> _Problem statement_: Every line below needs to be returned exactly as written.

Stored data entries
[Start of Attachment]

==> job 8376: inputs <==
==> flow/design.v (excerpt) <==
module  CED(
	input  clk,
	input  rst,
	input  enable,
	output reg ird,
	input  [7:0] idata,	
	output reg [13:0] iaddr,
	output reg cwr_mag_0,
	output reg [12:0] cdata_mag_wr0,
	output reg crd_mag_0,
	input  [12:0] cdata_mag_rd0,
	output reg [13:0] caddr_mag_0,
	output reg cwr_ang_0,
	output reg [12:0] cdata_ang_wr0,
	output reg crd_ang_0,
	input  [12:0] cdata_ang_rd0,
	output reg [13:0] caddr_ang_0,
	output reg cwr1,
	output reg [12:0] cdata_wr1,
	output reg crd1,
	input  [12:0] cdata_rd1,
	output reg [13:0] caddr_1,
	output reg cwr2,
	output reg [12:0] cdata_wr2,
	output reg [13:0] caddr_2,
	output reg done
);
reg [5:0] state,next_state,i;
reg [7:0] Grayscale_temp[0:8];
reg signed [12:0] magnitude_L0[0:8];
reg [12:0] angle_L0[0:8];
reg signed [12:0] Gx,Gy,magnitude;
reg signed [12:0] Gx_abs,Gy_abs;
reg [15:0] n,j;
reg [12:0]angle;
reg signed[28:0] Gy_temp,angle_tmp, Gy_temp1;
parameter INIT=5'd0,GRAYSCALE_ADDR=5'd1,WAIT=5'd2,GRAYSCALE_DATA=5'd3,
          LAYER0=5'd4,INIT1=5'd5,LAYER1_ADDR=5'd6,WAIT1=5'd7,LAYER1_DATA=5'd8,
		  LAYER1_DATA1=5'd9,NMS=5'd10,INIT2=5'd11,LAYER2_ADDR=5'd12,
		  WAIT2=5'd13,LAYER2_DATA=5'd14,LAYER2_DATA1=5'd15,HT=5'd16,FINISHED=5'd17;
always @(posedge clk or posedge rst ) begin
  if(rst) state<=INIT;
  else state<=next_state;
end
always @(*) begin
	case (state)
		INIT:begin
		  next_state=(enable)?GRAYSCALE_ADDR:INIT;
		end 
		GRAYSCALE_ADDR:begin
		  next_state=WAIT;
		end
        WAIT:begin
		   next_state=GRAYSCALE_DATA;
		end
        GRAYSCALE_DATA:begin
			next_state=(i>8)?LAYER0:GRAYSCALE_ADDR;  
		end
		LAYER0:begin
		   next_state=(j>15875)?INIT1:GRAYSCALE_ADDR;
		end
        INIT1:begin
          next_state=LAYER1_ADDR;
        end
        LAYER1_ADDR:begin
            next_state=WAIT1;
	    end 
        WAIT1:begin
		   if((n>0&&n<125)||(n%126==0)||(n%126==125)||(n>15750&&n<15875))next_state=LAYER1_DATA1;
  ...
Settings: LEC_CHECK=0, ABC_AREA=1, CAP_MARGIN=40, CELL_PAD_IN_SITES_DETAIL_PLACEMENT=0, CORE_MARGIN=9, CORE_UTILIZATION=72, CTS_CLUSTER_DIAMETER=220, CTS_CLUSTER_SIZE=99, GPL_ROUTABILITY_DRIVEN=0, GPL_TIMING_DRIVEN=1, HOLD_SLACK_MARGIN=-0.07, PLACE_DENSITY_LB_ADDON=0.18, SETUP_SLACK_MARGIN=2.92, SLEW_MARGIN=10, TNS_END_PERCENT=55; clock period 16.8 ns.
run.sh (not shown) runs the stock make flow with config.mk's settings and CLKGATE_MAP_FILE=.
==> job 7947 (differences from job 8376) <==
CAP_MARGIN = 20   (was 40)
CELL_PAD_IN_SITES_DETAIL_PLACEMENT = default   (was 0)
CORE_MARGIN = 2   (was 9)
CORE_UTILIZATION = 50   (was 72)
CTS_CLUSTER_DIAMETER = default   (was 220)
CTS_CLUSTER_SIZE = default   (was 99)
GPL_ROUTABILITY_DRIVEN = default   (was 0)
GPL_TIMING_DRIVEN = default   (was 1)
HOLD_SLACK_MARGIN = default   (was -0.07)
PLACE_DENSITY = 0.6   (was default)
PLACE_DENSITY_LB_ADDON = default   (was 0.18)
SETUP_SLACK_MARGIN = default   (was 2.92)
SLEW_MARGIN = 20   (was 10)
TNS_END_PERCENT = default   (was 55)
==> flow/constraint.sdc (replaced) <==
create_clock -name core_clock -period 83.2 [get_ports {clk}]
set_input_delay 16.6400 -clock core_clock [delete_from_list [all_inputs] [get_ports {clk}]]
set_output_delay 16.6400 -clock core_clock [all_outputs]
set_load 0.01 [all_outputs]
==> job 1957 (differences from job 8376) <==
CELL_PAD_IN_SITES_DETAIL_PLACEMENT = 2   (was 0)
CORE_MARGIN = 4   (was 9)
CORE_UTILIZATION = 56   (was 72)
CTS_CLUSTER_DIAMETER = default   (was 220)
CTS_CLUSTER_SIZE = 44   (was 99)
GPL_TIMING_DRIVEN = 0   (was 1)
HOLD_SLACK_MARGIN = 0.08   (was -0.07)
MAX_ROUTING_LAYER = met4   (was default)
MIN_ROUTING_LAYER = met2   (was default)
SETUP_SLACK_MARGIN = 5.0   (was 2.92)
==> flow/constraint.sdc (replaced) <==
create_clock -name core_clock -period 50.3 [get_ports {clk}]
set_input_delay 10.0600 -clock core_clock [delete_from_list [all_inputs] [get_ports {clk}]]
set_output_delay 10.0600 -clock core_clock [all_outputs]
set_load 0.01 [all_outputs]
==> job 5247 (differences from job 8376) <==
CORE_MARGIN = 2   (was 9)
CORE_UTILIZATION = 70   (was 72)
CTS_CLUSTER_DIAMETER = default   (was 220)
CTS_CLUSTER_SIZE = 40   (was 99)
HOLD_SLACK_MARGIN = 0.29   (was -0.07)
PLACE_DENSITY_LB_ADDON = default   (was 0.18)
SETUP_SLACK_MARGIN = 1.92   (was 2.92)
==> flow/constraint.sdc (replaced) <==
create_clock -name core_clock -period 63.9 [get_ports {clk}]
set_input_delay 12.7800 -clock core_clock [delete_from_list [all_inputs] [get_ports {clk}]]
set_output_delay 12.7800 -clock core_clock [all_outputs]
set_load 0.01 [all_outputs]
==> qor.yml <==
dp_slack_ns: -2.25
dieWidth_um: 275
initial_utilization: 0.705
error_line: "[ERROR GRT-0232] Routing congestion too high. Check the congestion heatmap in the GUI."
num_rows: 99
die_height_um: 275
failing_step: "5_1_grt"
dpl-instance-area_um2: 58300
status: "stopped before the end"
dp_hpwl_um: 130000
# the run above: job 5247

[End of Attachment]

> _Task answer_:
==> job 8376: inputs <==
==> flow/design.v (excerpt) <==
module  CED(
	input  clk,
	input  rst,
	input  enable,
	output reg ird,
	input  [7:0] idata,	
	output reg [13:0] iaddr,
	output reg cwr_mag_0,
	output reg [12:0] cdata_mag_wr0,
	output reg crd_mag_0,
	input  [12:0] cdata_mag_rd0,
	output reg [13:0] caddr_mag_0,
	output reg cwr_ang_0,
	output reg [12:0] cdata_ang_wr0,
	output reg crd_ang_0,
	input  [12:0] cdata_ang_rd0,
	output reg [13:0] caddr_ang_0,
	output reg cwr1,
	output reg [12:0] cdata_wr1,
	output reg crd1,
	input  [12:0] cdata_rd1,
	output reg [13:0] caddr_1,
	output reg cwr2,
	output reg [12:0] cdata_wr2,
	output reg [13:0] caddr_2,
	output reg done
);
reg [5:0] state,next_state,i;
reg [7:0] Grayscale_temp[0:8];
reg signed [12:0] magnitude_L0[0:8];
reg [12:0] angle_L0[0:8];
reg signed [12:0] Gx,Gy,magnitude;
reg signed [12:0] Gx_abs,Gy_abs;
reg [15:0] n,j;
reg [12:0]angle;
reg signed[28:0] Gy_temp,angle_tmp, Gy_temp1;
parameter INIT=5'd0,GRAYSCALE_ADDR=5'd1,WAIT=5'd2,GRAYSCALE_DATA=5'd3,
          LAYER0=5'd4,INIT1=5'd5,LAYER1_ADDR=5'd6,WAIT1=5'd7,LAYER1_DATA=5'd8,
		  LAYER1_DATA1=5'd9,NMS=5'd10,INIT2=5'd11,LAYER2_ADDR=5'd12,
		  WAIT2=5'd13,LAYER2_DATA=5'd14,LAYER2_DATA1=5'd15,HT=5'd16,FINISHED=5'd17;
always @(posedge clk or posedge rst ) begin
  if(rst) state<=INIT;
  else state<=next_state;
end
always @(*) begin
	case (state)
		INIT:begin
		  next_state=(enable)?GRAYSCALE_ADDR:INIT;
		end 
		GRAYSCALE_ADDR:begin
		  next_state=WAIT;
		end
        WAIT:begin
		   next_state=GRAYSCALE_DATA;
		end
        GRAYSCALE_DATA:begin
			next_state=(i>8)?LAYER0:GRAYSCALE_ADDR;  
		end
		LAYER0:begin
		   next_state=(j>15875)?INIT1:GRAYSCALE_ADDR;
		end
        INIT1:begin
          next_state=LAYER1_ADDR;
        end
        LAYER1_ADDR:begin
            next_state=WAIT1;
	    end 
        WAIT1:begin
		   if((n>0&&n<125)||(n%126==0)||(n%126==125)||(n>15750&&n<15875))next_state=LAYER1_DATA1;
  ...
Settings: LEC_CHECK=0, ABC_AREA=1, CAP_MARGIN=40, CELL_PAD_IN_SITES_DETAIL_PLACEMENT=0, CORE_MARGIN=9, CORE_UTILIZATION=72, CTS_CLUSTER_DIAMETER=220, CTS_CLUSTER_SIZE=99, GPL_ROUTABILITY_DRIVEN=0, GPL_TIMING_DRIVEN=1, HOLD_SLACK_MARGIN=-0.07, PLACE_DENSITY_LB_ADDON=0.18, SETUP_SLACK_MARGIN=2.92, SLEW_MARGIN=10, TNS_END_PERCENT=55; clock period 16.8 ns.
run.sh (not shown) runs the stock make flow with config.mk's settings and CLKGATE_MAP_FILE=.
==> job 7947 (differences from job 8376) <==
CAP_MARGIN = 20   (was 40)
CELL_PAD_IN_SITES_DETAIL_PLACEMENT = default   (was 0)
CORE_MARGIN = 2   (was 9)
CORE_UTILIZATION = 50   (was 72)
CTS_CLUSTER_DIAMETER = default   (was 220)
CTS_CLUSTER_SIZE = default   (was 99)
GPL_ROUTABILITY_DRIVEN = default   (was 0)
GPL_TIMING_DRIVEN = default   (was 1)
HOLD_SLACK_MARGIN = default   (was -0.07)
PLACE_DENSITY = 0.6   (was default)
PLACE_DENSITY_LB_ADDON = default   (was 0.18)
SETUP_SLACK_MARGIN = default   (was 2.92)
SLEW_MARGIN = 20   (was 10)
TNS_END_PERCENT = default   (was 55)
==> flow/constraint.sdc (replaced) <==
create_clock -name core_clock -period 83.2 [get_ports {clk}]
set_input_delay 16.6400 -clock core_clock [delete_from_list [all_inputs] [get_ports {clk}]]
set_output_delay 16.6400 -clock core_clock [all_outputs]
set_load 0.01 [all_outputs]
==> job 1957 (differences from job 8376) <==
CELL_PAD_IN_SITES_DETAIL_PLACEMENT = 2   (was 0)
CORE_MARGIN = 4   (was 9)
CORE_UTILIZATION = 56   (was 72)
CTS_CLUSTER_DIAMETER = default   (was 220)
CTS_CLUSTER_SIZE = 44   (was 99)
GPL_TIMING_DRIVEN = 0   (was 1)
HOLD_SLACK_MARGIN = 0.08   (was -0.07)
MAX_ROUTING_LAYER = met4   (was default)
MIN_ROUTING_LAYER = met2   (was default)
SETUP_SLACK_MARGIN = 5.0   (was 2.92)
==> flow/constraint.sdc (replaced) <==
create_clock -name core_clock -period 50.3 [get_ports {clk}]
set_input_delay 10.0600 -clock core_clock [delete_from_list [all_inputs] [get_ports {clk}]]
set_output_delay 10.0600 -clock core_clock [all_outputs]
set_load 0.01 [all_outputs]
==> job 5247 (differences from job 8376) <==
CORE_MARGIN = 2   (was 9)
CORE_UTILIZATION = 70   (was 72)
CTS_CLUSTER_DIAMETER = default   (was 220)
CTS_CLUSTER_SIZE = 40   (was 99)
HOLD_SLACK_MARGIN = 0.29   (was -0.07)
PLACE_DENSITY_LB_ADDON = default   (was 0.18)
SETUP_SLACK_MARGIN = 1.92   (was 2.92)
==> flow/constraint.sdc (replaced) <==
create_clock -name core_clock -period 63.9 [get_ports {clk}]
set_input_delay 12.7800 -clock core_clock [delete_from_list [all_inputs] [get_ports {clk}]]
set_output_delay 12.7800 -clock core_clock [all_outputs]
set_load 0.01 [all_outputs]
==> qor.yml <==
dp_slack_ns: -2.25
dieWidth_um: 275
initial_utilization: 0.705
error_line: "[ERROR GRT-0232] Routing congestion too high. Check the congestion heatmap in the GUI."
num_rows: 99
die_height_um: 275
failing_step: "5_1_grt"
dpl-instance-area_um2: 58300
status: "stopped before the end"
dp_hpwl_um: 130000
# the run above: job 5247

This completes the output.